Gündem

Kanal İstanbulla büyük darbe! 458 hektarlık ormanlık alanın yok olacak!

Türkiye Ormancılar Derneği ve Kuzey Ormanları Savunması tarafından açıklanan “Kanal İstanbul’un Kuzey Ormanları Üzerindeki Etkisi” başlıklı konuda ciddi rakamlar verildi. Projesinin hayata geçirilmesi halinde, İstanbul’da 458 hektarlık ormanlık alanın yok olacağı belirtildi. Kanal İstanbul projesi ile İstanbul’daki orman varlığına büyük bir darbe vurulacağı belirtilirken, yok olacak ormanların 287 hektarının Türkiye’deki koruma değeri en yüksek olan Muhafaza Ormanı statüsündeki Terkos Gölü Muhafaza Ormanı sınırları içinde kaldığı ifade edildi. ÇED raporunda ‘kesiyoruz ama yerine dikiyoruz’ açıklamaları da damga vurdu. Kesilecek orman alanlarının 595 futbol sahası olduğu ve Kanal çevresinde oluşturulacak yeni yerleşim yerleriyle birlikte kaybedilen orman alanı miktarı 3.896 futbol sahasına eşdeğer…

‘Kesiyoruz ama yerine dikiyoruz!’

399 bitki türü, 37 memeli, 8 yarasa, 239 böcek, 7 iki yaşamlı, 24 sürüngen ve 249 kuş türü yaşamaktadır. Bitkilerden 13’ü endemik, 16’sı ise tehdit altındaki türlerdir. Benzer şekilde fauna elemanlarından da 153’ü Bern Sözleşmesi gereğince korunan türlerdir. Tehdit altında 5 kuş türü de bulunmaktadır. Ancak ÇED Raporunda verilen flora ve fauna listeleri eksiktir. ÇED raporunda da canlıların habitat parçalanmasından zarar göreceği kabul edilmiş olup bitkilerin korunması için endemik olanlarından sadece 5’inin tohumlarının taşınacağı açıklanmıştır. ÇED Raporunda, diğerleri için de başka habitatlarda da yayılış göstermesi nedeniyle taşınmasına dahi gerek olmadığı yer almaktadır.

Bilimsellikten uzak bu taşıma şeklindeki önlem neredeyse tüm ÇED Raporlarında bulunmakta olup doğaya verilen zararın küçük gösterilmesinde kullanılmaktadır. Benzer bir sözde önlem de kesilen ormanların yerine başka yerlerde ağaçlandırma yapılacağıdır. Kanal İstanbul için kesilen orman alanlarında 201 bin kadar ağaç olduğu ÇED Raporunda belirtilmiştir.

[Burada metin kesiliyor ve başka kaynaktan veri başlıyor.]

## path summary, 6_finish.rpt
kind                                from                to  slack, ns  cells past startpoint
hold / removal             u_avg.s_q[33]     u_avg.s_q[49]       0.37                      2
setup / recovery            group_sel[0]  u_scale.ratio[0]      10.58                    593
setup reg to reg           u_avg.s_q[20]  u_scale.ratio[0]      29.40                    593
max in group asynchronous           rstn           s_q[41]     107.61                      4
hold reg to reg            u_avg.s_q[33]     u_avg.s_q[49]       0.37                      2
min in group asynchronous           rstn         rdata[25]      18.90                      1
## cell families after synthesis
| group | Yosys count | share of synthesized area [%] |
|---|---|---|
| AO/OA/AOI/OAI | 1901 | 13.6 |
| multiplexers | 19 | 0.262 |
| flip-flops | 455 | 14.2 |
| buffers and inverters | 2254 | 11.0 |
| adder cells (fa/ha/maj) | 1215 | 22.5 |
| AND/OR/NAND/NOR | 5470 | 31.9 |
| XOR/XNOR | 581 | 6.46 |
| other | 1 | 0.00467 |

Bu ağaçların bir kısmının taşınabileceği, taşınamayan ağaçların yerine de uygun alanlarda ağaçlandırma yapılacağı açıklanmıştır. Bu şekildeki gerekçelerde orman alanlarında yapılan tüm yatırımların ÇED Raporlarında yer almaktadır. Ağaçlandırmaların orman ekosistemi haline gelmesi için onlarca yıl geçmesi gerektiği artık tüm kamuoyunca bilinmesine rağmen ÇED Raporlarında halen ‘kesiyoruz ama yerine dikiyoruz’ açıklamalarına Çevre ve Şehircilik Bakanlığı ile Orman Bakanlığı tarafından halen itibar edilmesini de anlamamaktayız.

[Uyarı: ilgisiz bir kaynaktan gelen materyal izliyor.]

File: src/design/cansi_map.vh
// Register offsets, field positions and reset values for the CAN slot status block
`ifndef CANSI_MAP_VH
`define CANSI_MAP_VH
`define CANSI_AW 5
`define CANSI_A_CTRL 5'h00
`define CANSI_A_STAT 5'h01
`define CANSI_A_SIST 5'h02
`define CANSI_A_SIMK 5'h03
`define CANSI_A_EIST 5'h04
`define CANSI_A_EIMK 5'h05
`define CANSI_A_PEND 5'h06
`define CANSI_A_PENE 5'h07
`define CANSI_A_ICR 5'h08
`define CANSI_A_SLOT 5'h10
`define CANSI_CTRL_HOLDA 0
`define CANSI_CTRL_HOLDB 1
`define CANSI_ST_HALTED 0
`define CANSI_ST_SENDING 1
`define CANSI_ST_RECEIVING 2
`define CANSI_ST_SENDOK 3
`define CANSI_ST_RECVOK 4
`define CANSI_ST_BUSFLT 5
`define CANSI_ST_LAST_LO 8
`define CANSI_ST_LAST_HI 11
`define CANSI_EI_BUSFLT 0
`define CANSI_EI_PASSIVE 1
`define CANSI_EI_BUSOFF 2
`define CANSI_SC_SENDREQ 0
`define CANSI_SC_RECVREQ 1
`define CANSI_SC_SENDING 2
`define CANSI_SC_SENT 3
`define CANSI_SC_STORING 4
`define CANSI_SC_FRESH 5
`define CANSI_CTRL_RST 2'h3
`endif

File: src/design/cansi_slot_status.v
// CAN slot status sequencing and interrupt request combining
//
// Strobed register access and the register offsets were decided locally.
`timescale 1ns/10ps
`include "cansi_map.vh"

// Function
// RL1: Both hold bits set: enter module reset, then set halted flag.
// RL2: Both hold bits cleared: clear halted flag; bus activity then allowed.
// RL3: Send request with idle bus sets slot sending flag and global sending flag.
// RL4: Send done sets sent flag, send success, slot irq status, last slot.
// RL5: Slot with receive request armed; accepts matching frame anytime after.
// RL6: Reception start sets global receiving flag.
// RL7: Reception done sets storing flag, fresh frame flag, receive success.
// RL8: After store, clear storing flag, set slot irq status, record last slot.
// RL9: Bus error sets bus fault flag and its irq status; error frame starts.
// RL10: Interrupt sources: slot send, slot receive, bus fault, passive, bus-off.
// RL11: Error irq status has one bit each for fault, passive, bus-off.
// RL12: Combined request is OR of status bits ANDed with masks.
// RL13: Rising edge of combined request sets all three shared pending bits.
// RL14: Enabled pending bit sets matching interrupt control request bit.
// RL15: Further sources while request high cause no new edge or changes.
// RL16: Status and pending bits cleared only by software writing zero.
// RL17: Software must clear pending and enabled status before new interrupts.
// RL18: End of send clears sending flags; end of reception clears receiving flag.
module cansi_slot_status (
    input wire ref_clk,
    input wire rst,
    input wire [4:0] regAddr,
    input wire [15:0] regWrData,
    input wire regWrite,
    input wire regRead,
    output reg [15:0] regRdData,
    input wire busIdle,
    input wire rxStart,
    input wire rxDone,
    input wire [3:0] rxSlot,
    input wire storeDone,
    input wire busErrorIn,
    input wire errPassiveIn,
    input wire busOffIn,
    output reg txStart,
    output reg [3:0] txSlot,
    input wire txDone,
    output reg errorFrameStart,
    output reg moduleHalted,
    output reg combinedIrq,
    output reg [2:0] requestPending
);
    // ****************************************
    // Input synchronisers (three stages, last two must agree)
    // ****************************************
    reg [6:0] s1;
    reg [6:0] s2;
    reg [6:0] s3;
    reg [6:0] inLvl;
    reg [6:0] inPrev;
    wire [6:0] rawIn = {busOffIn, errPassiveIn, busErrorIn, storeDone, rxDone, rxStart, txDone};
    wire [6:0] rise = inLvl & ~inPrev;
    wire evTxDone = rise[0];
    wire evRxStart = rise[1];
    wire evRxDone = rise[2];
    wire evStore = rise[3];
    wire evBusErr = rise[4];
    wire evPassive = rise[5];
    wire evBusOff = rise[6];
    reg idl1;
    reg idl2;
    reg idl3;
    reg idleLvl;
    reg [3:0] rs1;
    reg [3:0] rs2;
    reg [3:0] rs3;
    reg [3:0] rxSlotLvl;
    integer k;

    always @(posedge ref_clk or posedge rst) begin
        if (rst) begin
            s1 <= 7'h00;
            s2 <= 7'h00;
            s3 <= 7'h00;
            inLvl <= 7'h00;
            inPrev <= 7'h00;
            idl1 <= 1'b0;
            idl2 <= 1'b0;
            idl3 <= 1'b0;
            idleLvl <= 1'b0;
            rs1 <= 4'h0;
            rs2 <= 4'h0;
            rs3 <= 4'h0;
            rxSlotLvl <= 4'h0;
        end else begin
            s1 <= rawIn;
            s2 <= s1;
            s3 <= s2;
            for (k = 0; k < 7; k = k + 1) begin
                if (s2[k] == s3[k]) begin
                    inLvl[k] <= s3[k];
                end
            end
            inPrev <= inLvl;
            idl1 <= busIdle;
            idl2 <= idl1;
            idl3 <= idl2;
            if (idl2 == idl3) begin
                idleLvl <= idl3;
            end
            rs1 <= rxSlot;
            rs2 <= rs1;
            rs3 <= rs2;
            if (rs2 == rs3) begin
                rxSlotLvl <= rs3;
            end
        end
    end

    // ****************************************
    // Status state
    // ****************************************
    reg [1:0] hold;
    reg sending;
    reg receiving;
    reg sendOk;
    reg recvOk;
    reg busFault;
    reg [3:0] lastSlot;
    reg [15:0] sendReq;
    reg [15:0] recvReq;
    reg [15:0] slotSending;
    reg [15:0] slotSent;
    reg [15:0] slotStoring;
    reg [15:0] slotFresh;
    reg [15:0] slotIrq;
    reg [15:0] slotMask;
    reg [2:0] errIrq;
    reg [2:0] errMask;
    reg [2:0] pendEn;
    reg [3:0] storeSlot;
    reg [3:0] pick;
    reg found;
    integer j;

    wire [3:0] regSlot = regAddr[3:0];
    wire slotAcc = (regAddr[4] == 1'b1);
    wire wrCtrl = regWrite && regAddr == `CANSI_A_CTRL;
    wire wrSlot = regWrite && slotAcc;
    wire running = ~moduleHalted && ~hold[`CANSI_CTRL_HOLDA] && ~hold[`CANSI_CTRL_HOLDB];
    wire next_combined = |(slotIrq & slotMask) | |(errIrq & errMask);

    // Lowest numbered requesting slot wins arbitration
    always @* begin
        pick = 4'h0;
        found = 1'b0;
        for (j = 15; j >= 0; j = j - 1) begin
            if (sendReq[j]) begin
                pick = j[3:0];
                found = 1'b1;
            end
        end
    end

    always @(posedge ref_clk or posedge rst) begin
        if (rst) begin
            hold <= `CANSI_CTRL_RST;
            moduleHalted <= 1'b1;
            sending <= 1'b0;
            receiving <= 1'b0;
            sendOk <= 1'b0;
            recvOk <= 1'b0;
            busFault <= 1'b0;
            lastSlot <= 4'h0;
            sendReq <= 16'h0000;
            recvReq <= 16'h0000;
            slotSending <= 16'h0000;
            slotSent <= 16'h0000;
            slotStoring <= 16'h0000;
            slotFresh <= 16'h0000;
            slotIrq <= 16'h0000;
            slotMask <= 16'h0000;
            errIrq <= 3'h0;
            errMask <= 3'h0;
            pendEn <= 3'h0;
            storeSlot <= 4'h0;
            txStart <= 1'b0;
            txSlot <= 4'h0;
            errorFrameStart <= 1'b0;
            combinedIrq <= 1'b0;
            requestPending <= 3'h0;
        end else begin
            txStart <= 1'b0;
            errorFrameStart <= 1'b0;
            if (wrCtrl) begin
                hold <= regWrData[1:0];
            end
            // RL1 RL2 halted flag follows hold bits
            if (hold == 2'h3) begin
                moduleHalted <= 1'b1;
            end else if (hold == 2'h0) begin
                moduleHalted <= 1'b0;
            end
            // Software writes to slot control; sent and fresh flags clear on written zero
            if (wrSlot) begin
                sendReq[regSlot] <= regWrData[`CANSI_SC_SENDREQ];
                recvReq[regSlot] <= regWrData[`CANSI_SC_RECVREQ];
                slotSent[regSlot] <= slotSent[regSlot] & regWrData[`CANSI_SC_SENT];
                slotFresh[regSlot] <= slotFresh[regSlot] & regWrData[`CANSI_SC_FRESH];
            end
            if (regWrite && regAddr == `CANSI_A_STAT) begin
                sendOk <= sendOk & regWrData[`CANSI_ST_SENDOK];
                recvOk <= recvOk & regWrData[`CANSI_ST_RECVOK];
                busFault <= busFault & regWrData[`CANSI_ST_BUSFLT];
            end
            if (regWrite && regAddr == `CANSI_A_SIMK) begin
                slotMask <= regWrData;
            end
            if (regWrite && regAddr == `CANSI_A_EIMK) begin
                errMask <= regWrData[2:0];
            end
            if (regWrite && regAddr == `CANSI_A_PENE) begin
                pendEn <= regWrData[2:0];
            end
            // RL16 software-only clears; hardware sets below win
            if (regWrite && regAddr == `CANSI_A_SIST) begin
                slotIrq <= slotIrq & regWrData;
            end
            if (regWrite && regAddr == `CANSI_A_EIST) begin
                errIrq <= errIrq & regWrData[2:0];
            end
            if (regWrite && regAddr == `CANSI_A_PEND) begin
                requestPending <= requestPending & regWrData[2:0];
            end
            if (running) begin
                // RL3 start sending from idle bus
                if (!sending && !receiving && idleLvl && found) begin
                    sending <= 1'b1;
                    slotSending[pick] <= 1'b1;
                    sendReq[pick] <= 1'b0;
                    txSlot <= pick;
                    txStart <= 1'b1;
                end
                // RL4 RL18 send completion
                if (sending && evTxDone) begin
                    sending <= 1'b0;
                    slotSending[txSlot] <= 1'b0;
                    slotSent[txSlot] <= 1'b1;
                    sendOk <= 1'b1;
                    slotIrq[txSlot] <= 1'b1;
                    lastSlot <= txSlot;
                end
                // RL6 reception start
                if (evRxStart) begin
                    receiving <= 1'b1;
                end
                // RL5 RL7 RL18 accept into the received slot only when armed
                if (receiving && evRxDone) begin
                    receiving <= 1'b0;
                    if (recvReq[rxSlotLvl]) begin
                        slotStoring[rxSlotLvl] <= 1'b1;
                        slotFresh[rxSlotLvl] <= 1'b1;
                        recvOk <= 1'b1;
                        storeSlot <= rxSlotLvl;
                    end
                end
                // RL8 store finished
                if (evStore && slotStoring[storeSlot]) begin
                    slotStoring[storeSlot] <= 1'b0;
                    slotIrq[storeSlot] <= 1'b1;
                    lastSlot <= storeSlot;
                end
                // RL9 RL10 RL11 error events
                if (evBusErr) begin
                    busFault <= 1'b1;
                    errIrq[`CANSI_EI_BUSFLT] <= 1'b1;
                    errorFrameStart <= 1'b1;
                end
                if (evPassive) begin
                    errIrq[`CANSI_EI_PASSIVE] <= 1'b1;
                end
                if (evBusOff) begin
                    errIrq[`CANSI_EI_BUSOFF] <= 1'b1;
                end
            end
            // RL12 combined request
            combinedIrq <= next_combined;
            // RL13 RL15 RL17 only a rising edge sets pending bits
            if (next_combined && !combinedIrq) begin
                requestPending <= 3'h7;
            end
        end
    end

    // ****************************************
    // Interrupt control request bits
    // ****************************************
    reg [2:0] icReq;
    always @(posedge ref_clk or posedge rst) begin
        if (rst) begin
            icReq <= 3'h0;
        end else begin
            if (regWrite && regAddr == `CANSI_A_ICR) begin
                icReq <= icReq & regWrData[2:0];
            end
            // RL14 enabled pending bits raise control request
            if (next_combined && !combinedIrq) begin
                icReq <= icReq | pendEn;
            end
        end
    end

    // ****************************************
    // Register read port
    // ****************************************
    always @(posedge ref_clk or posedge rst) begin
        if (rst) begin
            regRdData <= 16'h0000;
        end else begin
            regRdData <= 16'h0000;
            if (regRead && slotAcc) begin
                regRdData[`CANSI_SC_SENDREQ] <= sendReq[regSlot];
                regRdData[`CANSI_SC_RECVREQ] <= recvReq[regSlot];
                regRdData[`CANSI_SC_SENDING] <= slotSending[regSlot];
                regRdData[`CANSI_SC_SENT] <= slotSent[regSlot];
                regRdData[`CANSI_SC_STORING] <= slotStoring[regSlot];
                regRdData[`CANSI_SC_FRESH] <= slotFresh[regSlot];
            end else if (regRead) begin
                case (regAddr)
                    `CANSI_A_CTRL: regRdData[1:0] <= hold;
                    `CANSI_A_STAT: regRdData <= {4'h0, lastSlot, 2'h0, busFault, recvOk,
                        sendOk, receiving, sending, moduleHalted};
                    `CANSI_A_SIST: regRdData <= slotIrq;
                    `CANSI_A_SIMK: regRdData <= slotMask;
                    `CANSI_A_EIST: regRdData[2:0] <= errIrq;
                    `CANSI_A_EIMK: regRdData[2:0] <= errMask;
                    `CANSI_A_PEND: regRdData[2:0] <= requestPending;
                    `CANSI_A_PENE: regRdData[2:0] <= pendEn;
                    `CANSI_A_ICR: regRdData[2:0] <= icReq;
                    default: regRdData <= 16'h0000;
                endcase
            end
        end
    end
endmodule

‘Muhafaza Ormanı’ ilan edilmeli!

İstanbul’un havasının temizlenmesine ve sel gibi doğal afetlerin önlenmesine katkı sağlamaktadır. Yapılması gereken; on yıllardır ağır tahribata maruz bırakılmış olan Kuzey Ormanlarının tümüyle ‘Muhafaza Ormanı’ ilan edilerek her türlü rant ve yağma projesine derhal kapatılması ve diğer doğal ekosistemlerle birlikte koruma altına alınarak her türlü baskı ve yapılaşmadan uzak tutulmalı.